Divas

di Giorgio Appolonia

Il “Ridotto dell'opera” ospita un'artista ormai entrata nella leggenda: il mezzosoprano piemontese Fiorenza Cossotto che, reclutata fra i cadetti della scala dal grande Confalonieri, si è via via appropriata di tutti i maggiori ruoli del teatro distinguendosi particolarmente come Azucena, Eboli, Ameris di Verdi, Santuzza di Mascagni, Adalgisa di Bellini, Leonora di Donizetti, Principessa di Bouillon di Cilea, Carmen di Bizet per citare solo i titoli più ricorrenti. Idolatrata in tutto il mondo ci parla dell'importanza di intraprendere gli studi con gli autori del Settecento e con Gioachino Rossini prima di approdare ai grandi ruoli romantici e del verismo.
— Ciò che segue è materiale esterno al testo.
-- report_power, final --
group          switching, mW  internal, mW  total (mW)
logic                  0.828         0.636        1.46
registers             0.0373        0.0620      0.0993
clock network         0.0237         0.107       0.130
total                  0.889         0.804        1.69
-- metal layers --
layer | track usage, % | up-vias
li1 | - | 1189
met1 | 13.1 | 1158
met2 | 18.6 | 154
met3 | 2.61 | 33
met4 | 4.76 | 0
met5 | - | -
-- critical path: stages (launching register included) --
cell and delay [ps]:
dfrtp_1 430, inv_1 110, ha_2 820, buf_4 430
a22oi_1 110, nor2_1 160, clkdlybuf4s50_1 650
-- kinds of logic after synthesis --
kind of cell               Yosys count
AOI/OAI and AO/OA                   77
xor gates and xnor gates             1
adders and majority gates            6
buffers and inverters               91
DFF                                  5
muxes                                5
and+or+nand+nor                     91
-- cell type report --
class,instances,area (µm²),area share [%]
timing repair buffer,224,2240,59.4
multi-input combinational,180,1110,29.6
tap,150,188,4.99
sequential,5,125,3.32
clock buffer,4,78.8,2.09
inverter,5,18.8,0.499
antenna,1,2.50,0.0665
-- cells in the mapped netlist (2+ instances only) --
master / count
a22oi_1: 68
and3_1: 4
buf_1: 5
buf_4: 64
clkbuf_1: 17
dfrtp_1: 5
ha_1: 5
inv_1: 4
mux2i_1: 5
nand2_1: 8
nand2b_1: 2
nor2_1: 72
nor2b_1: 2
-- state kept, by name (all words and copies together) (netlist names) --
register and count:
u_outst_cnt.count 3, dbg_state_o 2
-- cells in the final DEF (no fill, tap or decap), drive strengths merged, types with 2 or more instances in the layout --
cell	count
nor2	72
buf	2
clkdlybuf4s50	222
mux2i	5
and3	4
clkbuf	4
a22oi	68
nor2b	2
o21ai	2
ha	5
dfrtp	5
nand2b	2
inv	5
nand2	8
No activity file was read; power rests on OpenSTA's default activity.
File: config.mk
export PLATFORM = sky130hd
export DESIGN_NAME = tone_generator
export DESIGN_NICKNAME = d
export VERILOG_FILES = /design/src/rtl/tone_generator.sv
export SDC_FILE = /design/constraint.sdc
export NUM_CORES = 1
export LEC_CHECK = 0
export CORE_AREA = 2 2 197 199
export DETAILED_ROUTE_END_ITERATION = 6
export DIE_AREA = 0 0 199 201
export SLEW_MARGIN = 25
export SYNTH_ARGS = -nofsm -noshare
export SYNTH_HDL_FRONTEND = slang
export SYNTH_SLANG_ARGS = --single-unit
File: constraint.sdc
create_clock -name i_clk -period 8.85 [get_ports i_clk]
set_input_delay 1.77 -clock i_clk [delete_from_list [all_inputs] [get_ports i_clk]]
set_output_delay 1.77 -clock i_clk [all_outputs]
set_load 0.01 [all_outputs]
Un'altra diva dell'opera, tuttora sulla scena ci racconta gli infiniti personaggi che ha affrontato prediligendo apparentemente quelli più ostici del repertorio sopranile: si tratta di Paoletta Marrocu, oggi anche docente di canto ed altresì scopritrice della talentuosa Lidia Fridman, giovane soprano destinato a far parlare sempre più insistentemente di sè.